» REQUIRED WORK
Within the listing below, the lines to output run from the one containing "input_bits = 65" through the one containing "[synth_via]"; copy them exactly and nothing else.

» RECORDS PROVIDED
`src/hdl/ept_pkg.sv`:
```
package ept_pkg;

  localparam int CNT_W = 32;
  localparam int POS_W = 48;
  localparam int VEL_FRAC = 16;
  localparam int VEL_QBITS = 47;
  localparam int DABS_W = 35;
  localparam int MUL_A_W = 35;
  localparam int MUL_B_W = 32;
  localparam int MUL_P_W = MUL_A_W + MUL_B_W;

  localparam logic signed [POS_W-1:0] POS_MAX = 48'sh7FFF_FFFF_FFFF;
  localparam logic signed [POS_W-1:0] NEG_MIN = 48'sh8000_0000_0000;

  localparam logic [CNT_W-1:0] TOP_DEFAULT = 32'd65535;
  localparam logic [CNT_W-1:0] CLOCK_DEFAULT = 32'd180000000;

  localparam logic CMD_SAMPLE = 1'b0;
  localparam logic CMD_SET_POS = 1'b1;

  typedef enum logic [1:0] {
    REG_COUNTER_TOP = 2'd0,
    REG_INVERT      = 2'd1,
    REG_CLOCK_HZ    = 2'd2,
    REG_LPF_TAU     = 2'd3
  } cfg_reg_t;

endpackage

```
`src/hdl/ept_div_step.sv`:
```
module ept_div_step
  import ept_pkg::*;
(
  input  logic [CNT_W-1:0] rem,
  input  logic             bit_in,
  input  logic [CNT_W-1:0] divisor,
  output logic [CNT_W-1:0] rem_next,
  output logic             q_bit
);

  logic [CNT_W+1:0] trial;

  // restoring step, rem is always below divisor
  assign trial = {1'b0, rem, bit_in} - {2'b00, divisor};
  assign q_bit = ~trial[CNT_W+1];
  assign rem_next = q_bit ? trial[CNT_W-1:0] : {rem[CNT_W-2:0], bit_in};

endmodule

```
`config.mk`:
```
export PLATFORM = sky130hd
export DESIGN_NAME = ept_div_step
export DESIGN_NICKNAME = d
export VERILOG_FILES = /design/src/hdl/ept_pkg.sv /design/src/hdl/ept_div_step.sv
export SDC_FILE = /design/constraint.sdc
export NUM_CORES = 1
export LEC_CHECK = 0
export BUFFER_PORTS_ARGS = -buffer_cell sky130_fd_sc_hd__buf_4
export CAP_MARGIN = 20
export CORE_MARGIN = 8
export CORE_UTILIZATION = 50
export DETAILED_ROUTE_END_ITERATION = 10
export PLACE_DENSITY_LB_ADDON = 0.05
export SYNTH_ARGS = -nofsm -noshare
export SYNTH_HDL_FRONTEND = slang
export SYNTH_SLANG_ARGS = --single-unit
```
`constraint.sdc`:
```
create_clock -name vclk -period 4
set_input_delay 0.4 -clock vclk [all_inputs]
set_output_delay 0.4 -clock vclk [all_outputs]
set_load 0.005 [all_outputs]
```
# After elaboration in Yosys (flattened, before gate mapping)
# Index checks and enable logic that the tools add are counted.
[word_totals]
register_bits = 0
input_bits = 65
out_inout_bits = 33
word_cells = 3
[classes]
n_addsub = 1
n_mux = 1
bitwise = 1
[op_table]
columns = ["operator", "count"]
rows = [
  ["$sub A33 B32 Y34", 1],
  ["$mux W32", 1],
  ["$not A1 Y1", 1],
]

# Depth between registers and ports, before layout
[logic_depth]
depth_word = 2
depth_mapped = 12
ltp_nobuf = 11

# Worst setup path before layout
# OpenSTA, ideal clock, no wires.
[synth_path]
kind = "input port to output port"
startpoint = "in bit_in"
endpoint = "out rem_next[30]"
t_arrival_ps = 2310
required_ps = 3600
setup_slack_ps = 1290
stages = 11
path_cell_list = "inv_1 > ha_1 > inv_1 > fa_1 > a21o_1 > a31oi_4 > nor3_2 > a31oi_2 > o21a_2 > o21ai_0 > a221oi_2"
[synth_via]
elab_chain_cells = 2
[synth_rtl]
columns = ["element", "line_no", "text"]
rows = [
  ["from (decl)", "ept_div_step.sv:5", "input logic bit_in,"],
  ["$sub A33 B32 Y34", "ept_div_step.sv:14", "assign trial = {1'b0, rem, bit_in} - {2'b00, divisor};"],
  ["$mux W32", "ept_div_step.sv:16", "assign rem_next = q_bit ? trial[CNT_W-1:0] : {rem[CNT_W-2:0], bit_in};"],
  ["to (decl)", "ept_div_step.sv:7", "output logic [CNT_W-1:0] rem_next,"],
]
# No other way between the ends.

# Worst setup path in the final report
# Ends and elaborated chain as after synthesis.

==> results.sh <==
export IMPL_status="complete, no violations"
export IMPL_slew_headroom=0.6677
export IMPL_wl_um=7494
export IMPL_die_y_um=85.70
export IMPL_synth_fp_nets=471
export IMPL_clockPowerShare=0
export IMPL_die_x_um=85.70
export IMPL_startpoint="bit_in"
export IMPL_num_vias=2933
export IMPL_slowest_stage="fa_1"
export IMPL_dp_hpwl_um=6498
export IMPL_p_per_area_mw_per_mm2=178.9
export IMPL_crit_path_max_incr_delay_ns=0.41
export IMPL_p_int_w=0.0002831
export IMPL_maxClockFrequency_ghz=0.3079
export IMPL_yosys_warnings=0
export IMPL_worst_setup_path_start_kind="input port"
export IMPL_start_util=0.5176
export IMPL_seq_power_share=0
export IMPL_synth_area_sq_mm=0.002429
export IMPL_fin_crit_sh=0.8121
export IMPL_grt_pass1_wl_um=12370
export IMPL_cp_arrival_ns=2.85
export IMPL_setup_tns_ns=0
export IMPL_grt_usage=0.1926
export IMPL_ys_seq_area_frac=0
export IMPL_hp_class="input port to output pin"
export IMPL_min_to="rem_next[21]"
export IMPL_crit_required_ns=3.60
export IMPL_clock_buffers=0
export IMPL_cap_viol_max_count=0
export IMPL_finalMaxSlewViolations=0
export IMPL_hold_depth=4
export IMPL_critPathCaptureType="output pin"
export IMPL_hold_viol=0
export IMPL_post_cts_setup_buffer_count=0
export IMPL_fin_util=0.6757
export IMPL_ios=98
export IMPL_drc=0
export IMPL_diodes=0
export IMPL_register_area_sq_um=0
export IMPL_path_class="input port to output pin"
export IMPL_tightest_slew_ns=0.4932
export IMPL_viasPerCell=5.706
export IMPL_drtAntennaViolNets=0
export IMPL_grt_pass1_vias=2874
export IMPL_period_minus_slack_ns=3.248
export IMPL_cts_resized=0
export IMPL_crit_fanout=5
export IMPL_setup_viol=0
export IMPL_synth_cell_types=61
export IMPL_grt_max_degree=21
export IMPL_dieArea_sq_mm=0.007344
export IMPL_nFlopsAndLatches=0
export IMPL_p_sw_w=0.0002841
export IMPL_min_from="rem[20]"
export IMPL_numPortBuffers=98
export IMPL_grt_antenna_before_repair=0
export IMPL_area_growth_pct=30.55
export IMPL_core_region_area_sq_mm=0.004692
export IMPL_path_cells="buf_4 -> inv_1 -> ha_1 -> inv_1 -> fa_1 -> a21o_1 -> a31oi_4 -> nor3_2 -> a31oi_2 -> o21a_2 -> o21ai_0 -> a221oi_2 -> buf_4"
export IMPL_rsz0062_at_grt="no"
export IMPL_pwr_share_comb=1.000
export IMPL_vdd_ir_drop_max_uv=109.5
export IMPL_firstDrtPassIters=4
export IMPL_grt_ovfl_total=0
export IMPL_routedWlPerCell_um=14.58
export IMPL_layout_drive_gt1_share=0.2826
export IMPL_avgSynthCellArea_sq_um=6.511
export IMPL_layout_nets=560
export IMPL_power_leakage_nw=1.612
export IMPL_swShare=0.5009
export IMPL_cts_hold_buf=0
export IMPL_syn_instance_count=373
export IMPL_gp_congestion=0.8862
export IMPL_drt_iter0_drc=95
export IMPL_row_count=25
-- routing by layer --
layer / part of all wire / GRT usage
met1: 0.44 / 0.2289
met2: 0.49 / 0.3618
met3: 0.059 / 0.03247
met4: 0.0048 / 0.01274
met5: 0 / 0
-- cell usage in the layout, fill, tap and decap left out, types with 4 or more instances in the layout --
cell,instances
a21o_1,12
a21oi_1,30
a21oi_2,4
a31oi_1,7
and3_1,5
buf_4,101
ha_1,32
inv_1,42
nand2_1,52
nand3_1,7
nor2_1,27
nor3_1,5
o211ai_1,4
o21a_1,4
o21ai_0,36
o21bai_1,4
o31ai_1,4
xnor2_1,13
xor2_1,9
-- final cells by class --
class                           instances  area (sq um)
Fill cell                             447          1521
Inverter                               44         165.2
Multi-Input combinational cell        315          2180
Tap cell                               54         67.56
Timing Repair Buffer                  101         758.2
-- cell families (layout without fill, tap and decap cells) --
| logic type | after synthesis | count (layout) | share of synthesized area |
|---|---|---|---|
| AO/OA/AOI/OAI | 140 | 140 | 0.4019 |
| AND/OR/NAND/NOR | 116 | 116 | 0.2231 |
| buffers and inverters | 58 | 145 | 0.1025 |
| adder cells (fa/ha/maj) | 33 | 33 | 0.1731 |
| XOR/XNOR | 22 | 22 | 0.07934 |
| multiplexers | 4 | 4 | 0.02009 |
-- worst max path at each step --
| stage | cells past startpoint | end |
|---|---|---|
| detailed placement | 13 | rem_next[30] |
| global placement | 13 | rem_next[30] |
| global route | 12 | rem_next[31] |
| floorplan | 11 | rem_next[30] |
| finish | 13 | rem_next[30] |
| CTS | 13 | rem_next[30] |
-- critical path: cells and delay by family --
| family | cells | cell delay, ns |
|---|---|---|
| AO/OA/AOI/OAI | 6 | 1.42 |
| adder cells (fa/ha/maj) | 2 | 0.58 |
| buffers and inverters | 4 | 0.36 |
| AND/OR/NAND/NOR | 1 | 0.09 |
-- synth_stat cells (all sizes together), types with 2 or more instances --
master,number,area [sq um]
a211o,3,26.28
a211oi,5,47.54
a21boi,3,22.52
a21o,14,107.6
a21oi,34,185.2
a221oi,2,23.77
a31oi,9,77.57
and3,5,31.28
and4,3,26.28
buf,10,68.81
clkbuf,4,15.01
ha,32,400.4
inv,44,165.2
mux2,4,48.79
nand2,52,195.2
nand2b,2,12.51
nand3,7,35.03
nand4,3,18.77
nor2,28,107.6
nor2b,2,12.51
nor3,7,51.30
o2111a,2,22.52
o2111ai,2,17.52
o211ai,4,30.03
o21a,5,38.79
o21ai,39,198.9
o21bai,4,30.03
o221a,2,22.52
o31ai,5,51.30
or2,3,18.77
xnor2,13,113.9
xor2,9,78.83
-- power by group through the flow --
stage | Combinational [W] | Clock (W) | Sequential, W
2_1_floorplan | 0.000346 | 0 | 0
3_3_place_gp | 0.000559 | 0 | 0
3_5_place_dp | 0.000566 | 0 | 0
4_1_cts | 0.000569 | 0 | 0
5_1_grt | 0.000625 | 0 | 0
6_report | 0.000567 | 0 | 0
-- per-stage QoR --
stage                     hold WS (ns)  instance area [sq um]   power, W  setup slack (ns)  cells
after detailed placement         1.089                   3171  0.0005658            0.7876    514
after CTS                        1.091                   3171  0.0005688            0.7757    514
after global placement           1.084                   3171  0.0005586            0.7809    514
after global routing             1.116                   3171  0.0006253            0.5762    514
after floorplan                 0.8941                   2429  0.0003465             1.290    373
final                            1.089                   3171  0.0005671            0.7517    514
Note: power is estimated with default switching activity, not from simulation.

» SOLUTION FOR THIS TASK
input_bits = 65
out_inout_bits = 33
word_cells = 3
[classes]
n_addsub = 1
n_mux = 1
bitwise = 1
[op_table]
columns = ["operator", "count"]
rows = [
  ["$sub A33 B32 Y34", 1],
  ["$mux W32", 1],
  ["$not A1 Y1", 1],
]

# Depth between registers and ports, before layout
[logic_depth]
depth_word = 2
depth_mapped = 12
ltp_nobuf = 11

# Worst setup path before layout
# OpenSTA, ideal clock, no wires.
[synth_path]
kind = "input port to output port"
startpoint = "in bit_in"
endpoint = "out rem_next[30]"
t_arrival_ps = 2310
required_ps = 3600
setup_slack_ps = 1290
stages = 11
path_cell_list = "inv_1 > ha_1 > inv_1 > fa_1 > a21o_1 > a31oi_4 > nor3_2 > a31oi_2 > o21a_2 > o21ai_0 > a221oi_2"
[synth_via]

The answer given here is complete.